Contrario -pero a la vez muy fiel- al estilo al que nos tiene acostumbrados, el cineasta británico se pasa a la comedia, buscando repetir los buenos resultados encontrados en 'Buscando a Eric', para presentarnos a una panda de delincuentes de poca -poquísima- monta que, por los designios judiciales, se une y compacta a lo largo de diversas sesiones de trabajos para la comunidad. Velando por el bien de todos ellos está una figura a simple vista agresiva pero inmediatamente después de trato amable y sin lugar a dudas entrañable. Dicho hombre responde al nombre de Harry, y no tardará en erigirse en figura paterna de esos parias sociales con un pasado oscuro. Especialmente tenebroso es el del protagonista de la función, Robbie, principal responsable de la aparición del peor toque Loach, donde se reconocen de la manera más descarada las tragedias marca de la casa.
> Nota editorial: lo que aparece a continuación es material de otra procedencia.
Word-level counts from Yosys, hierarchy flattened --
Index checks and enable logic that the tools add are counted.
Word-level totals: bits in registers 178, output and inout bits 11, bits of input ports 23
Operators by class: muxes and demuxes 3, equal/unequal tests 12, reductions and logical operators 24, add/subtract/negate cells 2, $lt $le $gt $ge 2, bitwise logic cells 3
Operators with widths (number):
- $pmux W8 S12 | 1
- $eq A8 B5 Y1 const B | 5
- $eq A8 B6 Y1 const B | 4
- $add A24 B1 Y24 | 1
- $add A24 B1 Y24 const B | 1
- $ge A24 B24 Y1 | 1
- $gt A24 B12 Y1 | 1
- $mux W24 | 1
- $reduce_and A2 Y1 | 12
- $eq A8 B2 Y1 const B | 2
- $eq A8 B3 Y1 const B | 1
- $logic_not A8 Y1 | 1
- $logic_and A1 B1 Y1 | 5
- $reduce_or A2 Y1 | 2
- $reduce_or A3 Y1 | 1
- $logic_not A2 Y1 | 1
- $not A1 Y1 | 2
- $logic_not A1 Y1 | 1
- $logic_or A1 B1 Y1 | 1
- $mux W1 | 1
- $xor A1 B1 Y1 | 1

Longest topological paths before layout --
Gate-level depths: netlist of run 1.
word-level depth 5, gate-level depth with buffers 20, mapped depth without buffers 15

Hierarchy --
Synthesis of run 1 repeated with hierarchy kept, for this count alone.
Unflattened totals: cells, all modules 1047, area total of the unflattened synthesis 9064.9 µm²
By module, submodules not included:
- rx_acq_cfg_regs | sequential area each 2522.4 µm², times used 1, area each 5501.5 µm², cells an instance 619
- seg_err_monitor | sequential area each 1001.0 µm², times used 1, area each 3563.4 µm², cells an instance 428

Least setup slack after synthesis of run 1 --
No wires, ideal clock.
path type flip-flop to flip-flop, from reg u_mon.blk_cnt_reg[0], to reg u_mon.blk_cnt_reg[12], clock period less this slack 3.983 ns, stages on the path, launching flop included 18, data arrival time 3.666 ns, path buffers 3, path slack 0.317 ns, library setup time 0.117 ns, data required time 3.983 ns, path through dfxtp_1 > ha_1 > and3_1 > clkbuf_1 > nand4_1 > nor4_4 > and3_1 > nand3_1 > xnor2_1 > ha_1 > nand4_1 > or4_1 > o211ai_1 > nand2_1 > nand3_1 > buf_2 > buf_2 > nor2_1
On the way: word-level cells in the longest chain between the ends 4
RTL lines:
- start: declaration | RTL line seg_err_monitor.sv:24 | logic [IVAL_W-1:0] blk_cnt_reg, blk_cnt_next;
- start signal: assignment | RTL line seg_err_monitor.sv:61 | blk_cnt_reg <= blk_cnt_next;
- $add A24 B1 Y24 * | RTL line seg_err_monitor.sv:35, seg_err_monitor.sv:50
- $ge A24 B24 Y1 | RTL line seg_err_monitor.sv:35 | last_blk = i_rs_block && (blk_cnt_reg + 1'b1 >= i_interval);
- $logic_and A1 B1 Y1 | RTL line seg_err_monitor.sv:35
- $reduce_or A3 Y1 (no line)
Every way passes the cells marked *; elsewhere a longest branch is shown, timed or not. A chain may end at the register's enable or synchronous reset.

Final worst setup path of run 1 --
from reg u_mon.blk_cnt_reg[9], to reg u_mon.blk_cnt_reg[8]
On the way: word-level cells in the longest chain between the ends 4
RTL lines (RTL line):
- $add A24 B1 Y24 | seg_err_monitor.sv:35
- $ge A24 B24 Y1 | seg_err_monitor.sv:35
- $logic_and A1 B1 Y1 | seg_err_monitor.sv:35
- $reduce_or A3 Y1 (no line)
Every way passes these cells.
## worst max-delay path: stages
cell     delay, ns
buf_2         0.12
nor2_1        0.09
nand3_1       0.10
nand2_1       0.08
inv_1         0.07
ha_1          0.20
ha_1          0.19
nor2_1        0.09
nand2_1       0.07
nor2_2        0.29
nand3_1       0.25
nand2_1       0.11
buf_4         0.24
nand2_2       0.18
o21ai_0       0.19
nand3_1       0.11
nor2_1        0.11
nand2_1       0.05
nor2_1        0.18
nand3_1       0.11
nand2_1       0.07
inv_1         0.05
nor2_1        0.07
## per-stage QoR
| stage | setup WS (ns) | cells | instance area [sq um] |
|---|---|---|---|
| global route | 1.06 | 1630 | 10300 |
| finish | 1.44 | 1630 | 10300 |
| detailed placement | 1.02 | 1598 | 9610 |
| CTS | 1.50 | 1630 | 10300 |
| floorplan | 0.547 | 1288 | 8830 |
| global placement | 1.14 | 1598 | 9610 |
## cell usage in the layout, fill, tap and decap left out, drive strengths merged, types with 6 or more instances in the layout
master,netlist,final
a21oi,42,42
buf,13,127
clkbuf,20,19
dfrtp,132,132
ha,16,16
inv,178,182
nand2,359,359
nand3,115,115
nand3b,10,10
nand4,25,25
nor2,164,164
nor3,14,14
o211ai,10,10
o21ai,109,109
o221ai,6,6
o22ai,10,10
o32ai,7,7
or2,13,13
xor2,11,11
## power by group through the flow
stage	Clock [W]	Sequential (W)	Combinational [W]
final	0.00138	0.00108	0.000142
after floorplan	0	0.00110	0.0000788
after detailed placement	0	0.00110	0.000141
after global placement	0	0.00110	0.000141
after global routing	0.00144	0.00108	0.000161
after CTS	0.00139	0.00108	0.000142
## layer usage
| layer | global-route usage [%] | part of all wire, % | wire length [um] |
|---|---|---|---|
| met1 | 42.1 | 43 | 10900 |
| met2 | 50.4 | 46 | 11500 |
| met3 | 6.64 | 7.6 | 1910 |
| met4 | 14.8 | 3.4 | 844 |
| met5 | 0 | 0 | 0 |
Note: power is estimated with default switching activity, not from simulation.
Broncas subidísimas de tono, violencia hooligan, problemas financieros, demasiadas visitas al hospital... Back to classics. Pero por suerte el cielo se le abre cuando el nuevo mentor del gamberro en cuestión le introduce en el fascinante y complejo mundo del whisky. La sorpresa estalla cuando este joven desgraciado de Glasgow resulta tener un olfato prodigioso para la materia. Sin clases previas, sin haber abierto en su vida un maldito libro, mucho menos uno que hable sobre ese prodigioso néctar dorado-anaranjado, el protagonista se descubre como un consumado maestro etílico. La solución a todos los problemas resulta que a veces sí se halla en el fondo del vaso, o más concretamente, en una barrica que contiene un tesoro de valor incalculable y que deberá ser robada echando mano de unas habilidades rateras que también se manifiestan como por generación espontánea.
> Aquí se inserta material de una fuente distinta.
[src/rtl/smp_pkg.sv]
// Package with register map, field positions and timing constants of the serial port
`default_nettype none
package smp_pkg;
  // Register byte addresses
  localparam logic [7:0] CTRL_ADDR = 8'h2C;
  localparam logic [7:0] STAT_ADDR = 8'h2D;
  localparam logic [7:0] DATA_ADDR = 8'h2E;
  // Control field positions
  localparam int CTRL_IRQ_EN = 7;
  localparam int CTRL_PORT_EN = 6;
  localparam int CTRL_LSB_FIRST = 5;
  localparam int CTRL_MASTER = 4;
  localparam int CTRL_CLOCK_POLARITY = 3;
  localparam int CTRL_CLOCK_PHASE = 2;
  // Status field positions
  localparam int STAT_DONE = 7;
  localparam int STAT_WRITE_COLLISION_FLAG = 6;
  localparam int STAT_DBL = 0;
  // Reset values
  localparam logic [7:0] CTRL_RESET = 8'h00;
  localparam logic [7:0] DATA_RESET = 8'h00;
  // Index of the last bit in a byte
  localparam logic [2:0] LAST_BIT = 3'h7;
  // Half period of SCK in system clocks, per rate code {double, hi, lo}
  localparam logic [6:0] HALF_4 = 7'h02;
  localparam logic [6:0] HALF_16 = 7'h08;
  localparam logic [6:0] HALF_64 = 7'h20;
  localparam logic [6:0] HALF_128 = 7'h40;
  localparam logic [6:0] HALF_2 = 7'h01;
  localparam logic [6:0] HALF_8 = 7'h04;
  localparam logic [6:0] HALF_32 = 7'h10;

  typedef struct packed {
    logic irq_en;
    logic port_en;
    logic lsb_first;
    logic master;
    logic clock_polarity;
    logic clock_phase;
    logic [1:0] rate;
  } smp_ctrl_t;

  typedef enum logic [2:0] {
    ST_IDLE = 3'b001,
    ST_LEAD = 3'b010,
    ST_TRAIL = 3'b100
  } smp_state_t;
endpackage
`default_nettype wire

[src/rtl/smp_port.sv]
// Byte-wide serial port, master or slave, with register access
`default_nettype none
// Contract
// - Slave: select high resets send/receive logic, drops partial byte.
// - Slave with select high stays passive, accepts no data, drives nothing.
// - Master with select as output: select pin is plain general output.
// - Master, select input low clears master bit; becomes slave.
// - That forced drop also sets the done flag; software re-sets master.
// - Polarity and phase pick four modes; shift on opposite edge to sample.
// - Polarity bit sets SCK idle level.
// - Phase zero samples leading edge; phase one samples trailing edge.
// - Bit order one sends LSB first, zero MSB first.
// - No serial operation unless enable bit is set.
// - Interrupt when done flag, interrupt enable and global enable all set.
// - Normal rate divides clock by 4, 16, 64 or 128.
// - Double rate divides by 2, 8, 32 or 64 in master mode.
// - Rate bits have no effect in slave mode.
// - Done flag set after every completed byte.
// - Done flag cleared when its interrupt vector executes.
// - Status read with done set, then data access, clears done.
// - Data write during transfer sets collision flag; in slave mode only once the bit counter is non-zero.
// - Status read with collision set, then data access, clears both flags.
// - Status bits 5 to 1 read zero.
// - Data write starts transfer; data read returns receive buffer.
// - Transmit single buffered, receive double buffered, overwrite if unread.
// - Master: data write starts clock, eight bits shift, clock stops.
module smp_port (
  // Clock and reset
  input wire logic clk,
  input wire logic nrst,
  // Register port
  input wire logic [7:0] addr,
  input wire logic [7:0] wdata,
  input wire logic wr,
  input wire logic rd,
  output logic [7:0] rdata,
  // Interrupt
  input wire logic global_irq_en,
  input wire logic irq_ack,
  output logic irq,
  // Select pin direction and general output
  input wire logic sel_is_output,
  input wire logic sel_gpo,
  // Serial pins
  input wire logic sck_in,
  output logic sck_out,
  output logic sck_oe,
  input wire logic mosi_in,
  output logic mosi_out,
  output logic mosi_oe,
  input wire logic miso_in,
  output logic miso_out,
  output logic miso_oe,
  input wire logic sel_n_in,
  output logic sel_n_out,
  output logic sel_n_oe
);
  smp_pkg::smp_ctrl_t ctrl_reg;
  smp_pkg::smp_state_t state_reg;
  logic dbl_reg;
  logic done_reg;
  logic write_collision_flag_reg;
  logic armed_reg;
  logic [7:0] shift_reg;
  logic [7:0] rxbuf_reg;
  logic [2:0] bit_reg;
  logic [6:0] div_reg;
  logic sck_reg;
  logic sck_s1_reg;
  logic sck_s2_reg;
  logic sck_s3_reg;
  logic in_bit_reg;
  logic [7:0] rdata_reg;

  logic master;
  logic slave_act;
  logic forced_slave;
  logic wr_ctrl;
  logic wr_stat;
  logic wr_data;
  logic rd_stat;
  logic rd_data;
  logic busy;
  logic tick;
  logic [6:0] half;
  logic m_lead;
  logic m_trail;
  logic s_edge;
  logic s_lead;
  logic s_trail;
  logic sample;
  logic setup;
  logic byte_done;
  logic serial_in;
  logic out_bit;

  function automatic logic [6:0] half_period(input logic dbl, input logic [1:0] rate);
    logic [6:0] h;
    h = smp_pkg::HALF_4;
    unique case ({dbl, rate})
      3'b000: h = smp_pkg::HALF_4;
      3'b001: h = smp_pkg::HALF_16;
      3'b010: h = smp_pkg::HALF_64;
      3'b011: h = smp_pkg::HALF_128;
      3'b100: h = smp_pkg::HALF_2;
      3'b101: h = smp_pkg::HALF_8;
      3'b110: h = smp_pkg::HALF_32;
      3'b111: h = smp_pkg::HALF_64;
    endcase
    return h;
  endfunction

  assign wr_ctrl = wr && addr == smp_pkg::CTRL_ADDR;
  assign wr_stat = wr && addr == smp_pkg::STAT_ADDR;
  assign wr_data = wr && addr == smp_pkg::DATA_ADDR;
  assign rd_stat = rd && addr == smp_pkg::STAT_ADDR;
  assign rd_data = rd && addr == smp_pkg::DATA_ADDR;

  assign master = ctrl_reg.port_en && ctrl_reg.master;
  assign forced_slave = master && !sel_is_output && !sel_n_in;
  assign slave_act = ctrl_reg.port_en && !ctrl_reg.master && !sel_n_in;
  assign busy = state_reg != smp_pkg::ST_IDLE;
  assign half = half_period(dbl_reg, ctrl_reg.rate);
  assign tick = master && busy && div_reg == half - 7'h01;

  // Master edges from the divider; slave edges from synchronised SCK
  assign m_lead = tick && state_reg == smp_pkg::ST_LEAD;
  assign m_trail = tick && state_reg == smp_pkg::ST_TRAIL;
  assign s_edge = slave_act && (sck_s2_reg != sck_s3_reg);
  assign s_lead = s_edge && (sck_s2_reg != ctrl_reg.clock_polarity);
  assign s_trail = s_edge && (sck_s2_reg == ctrl_reg.clock_polarity);
  assign sample = ctrl_reg.clock_phase ? (m_trail || s_trail) : (m_lead || s_lead);
  assign setup = ctrl_reg.clock_phase ? (m_lead || s_lead) : (m_trail || s_trail);
  assign byte_done = (m_trail || s_trail) && bit_reg == smp_pkg::LAST_BIT;
  assign serial_in = master ? miso_in : mosi_in;
  assign out_bit = ctrl_reg.lsb_first ? shift_reg[0] : shift_reg[7];

  // Control register, master bit dropped by a low select input
  always_ff @(posedge clk or negedge nrst) begin
    if (!nrst) begin
      ctrl_reg <= smp_pkg::CTRL_RESET;
    end else if (forced_slave) begin
      ctrl_reg.master <= 1'b0;
    end else if (wr_ctrl) begin
      ctrl_reg <= wdata;
    end
  end

  // Double rate bit
  always_ff @(posedge clk or negedge nrst) begin
    if (!nrst) begin
      dbl_reg <= 1'b0;
    end else if (wr_stat) begin
      dbl_reg <= wdata[smp_pkg::STAT_DBL];
    end
  end

  // Status read arms the flag clear on the next data access
  always_ff @(posedge clk or negedge nrst) begin
    if (!nrst) begin
      armed_reg <= 1'b0;
    end else if (rd_stat) begin
      armed_reg <= done_reg || write_collision_flag_reg;
    end else if (rd_data || wr_data) begin
      armed_reg <= 1'b0;
    end
  end

  // Done flag; a set wins over a clear
  always_ff @(posedge clk or negedge nrst) begin
    if (!nrst) begin
      done_reg <= 1'b0;
    end else if (byte_done || forced_slave) begin
      done_reg <= 1'b1;
    end else if (irq_ack || (armed_reg && (rd_data || wr_data))) begin
      done_reg <= 1'b0;
    end
  end

  // Collision flag
  always_ff @(posedge clk or negedge nrst) begin
    if (!nrst) begin
      write_collision_flag_reg <= 1'b0;
    end else if (wr_data && (busy || (slave_act && bit_reg != 3'h0))) begin
      write_collision_flag_reg <= 1'b1;
    end else if (armed_reg && (rd_data || wr_data)) begin
      write_collision_flag_reg <= 1'b0;
    end
  end

  assign irq = done_reg && ctrl_reg.irq_en && global_irq_en;

  // SCK synchroniser and edge history for slave mode
  always_ff @(posedge clk or negedge nrst) begin
    if (!nrst) begin
      sck_s1_reg <= 1'b0;
      sck_s2_reg <= 1'b0;
      sck_s3_reg <= 1'b0;
    end else begin
      sck_s1_reg <= sck_in;
      sck_s2_reg <= sck_s1_reg;
      sck_s3_reg <= sck_s2_reg;
    end
  end

  // Master sequencer: idle, leading half, trailing half
  always_ff @(posedge clk or negedge nrst) begin
    if (!nrst) begin
      state_reg <= smp_pkg::ST_IDLE;
      div_reg <= 7'h00;
    end else if (!master) begin
      state_reg <= smp_pkg::ST_IDLE;
      div_reg <= 7'h00;
    end else begin
      div_reg <= tick || !busy ? 7'h00 : div_reg + 7'h01;
      unique case (state_reg)
        smp_pkg::ST_IDLE: if (wr_data) state_reg <= smp_pkg::ST_LEAD;
        smp_pkg::ST_LEAD: if (tick) state_reg <= smp_pkg::ST_TRAIL;
        smp_pkg::ST_TRAIL: begin
          if (tick) begin
            state_reg <= bit_reg == smp_pkg::LAST_BIT ? smp_pkg::ST_IDLE
                                                      : smp_pkg::ST_LEAD;
          end
        end
        default: state_reg <= smp_pkg::ST_IDLE;
      endcase
    end
  end

  // SCK level driven in master mode
  always_ff @(posedge clk or negedge nrst) begin
    if (!nrst) begin
      sck_reg <= 1'b0;
    end else if (!busy) begin
      sck_reg <= ctrl_reg.clock_polarity;
    end else if (tick) begin
      sck_reg <= !sck_reg;
    end
  end

  // Shift register, bit counter and sampled input bit
  always_ff @(posedge clk or negedge nrst) begin
    if (!nrst) begin
      shift_reg <= smp_pkg::DATA_RESET;
      bit_reg <= 3'h0;
      in_bit_reg <= 1'b0;
    end else if (!ctrl_reg.port_en) begin
      bit_reg <= 3'h0;
    end else if (!master && sel_n_in) begin
      bit_reg <= 3'h0;
      if (wr_data) shift_reg <= wdata;
    end else if (wr_data && !busy && bit_reg == 3'h0) begin
      shift_reg <= wdata;
    end else begin
      if (sample) in_bit_reg <= serial_in;
      if (setup && !(ctrl_reg.clock_phase && bit_reg == 3'h0)) begin
        shift_reg <= ctrl_reg.lsb_first ? {in_bit_reg, shift_reg[7:1]}
                                        : {shift_reg[6:0], in_bit_reg};
      end
      if (m_trail || s_trail) bit_reg <= bit_reg + 3'h1;
    end
  end

  // Receive buffer, overwritten by each finished byte
  always_ff @(posedge clk or negedge nrst) begin
    if (!nrst) begin
      rxbuf_reg <= smp_pkg::DATA_RESET;
    end else if (byte_done) begin
      if (ctrl_reg.clock_phase) begin
        rxbuf_reg <= ctrl_reg.lsb_first ? {serial_in, shift_reg[7:1]}
                                        : {shift_reg[6:0], serial_in};
      end else begin
        rxbuf_reg <= ctrl_reg.lsb_first ? {in_bit_reg, shift_reg[7:1]}
                                        : {shift_reg[6:0], in_bit_reg};
      end
    end
  end

  // Read data one cycle after the strobe
  always_ff @(posedge clk or negedge nrst) begin
    if (!nrst) begin
      rdata_reg <= 8'h00;
    end else if (rd) begin
      unique case (addr)
        smp_pkg::CTRL_ADDR: rdata_reg <= ctrl_reg;
        smp_pkg::STAT_ADDR: rdata_reg <= {done_reg, write_collision_flag_reg, 5'h00, dbl_reg};
        smp_pkg::DATA_ADDR: rdata_reg <= rxbuf_reg;
        default: rdata_reg <= 8'h00;
      endcase
    end else begin
      rdata_reg <= 8'h00;
    end
  end
  assign rdata = rdata_reg;

  // Pin drive
  assign sck_out = sck_reg;
  assign sck_oe = master;
  assign mosi_out = out_bit;
  assign mosi_oe = master;
  assign miso_out = out_bit;
  assign miso_oe = slave_act;
  assign sel_n_out = sel_gpo;
  assign sel_n_oe = ctrl_reg.master && sel_is_output;
endmodule
`default_nettype wire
Deambulando con faldas escocesas por su conocida clase obrera brit, Loach hace el amago de masacrarnos por enésima vez con dramones relacionados con drogas, deudas de juego y otras sordideces. El dibujo de dicho panorama existe, pero afortunadamente no llega a concretarse nunca, en pos de una comedia tan inverosímil como -y ahí está el qué- con capacidad para conectar con el gran público. La autocomplacencia del guión, rebosante de lagunas calculadamente dispuestas (típico del también sobrevalorado Paul Laverty), asusta, pero no resta poder cómico a una panda cuya efectividad en estas labores es innegable de la primera (cómica y lograda declaración de intenciones) a la última escena, incluido uno de los mejores -por cura en su construcción- gags del año. Así, a base de chistes groseros pero bien contextualizados, avanza una película tan endeble frente a cualquier repaso mínimamente riguroso, como impenetrable a la hora de arrancar sonrisas en el patio de butacas. Aceptamos pues la parte cómica de este incombustible cineasta (encantadora pero nada angelical), que no se evapora y permanece en el patio de butacas, donde debe estar. Porque en tiempos de crisis también es lícito -incluso sí, necesario- permitir que las risas destensen el irrespirable ambiente.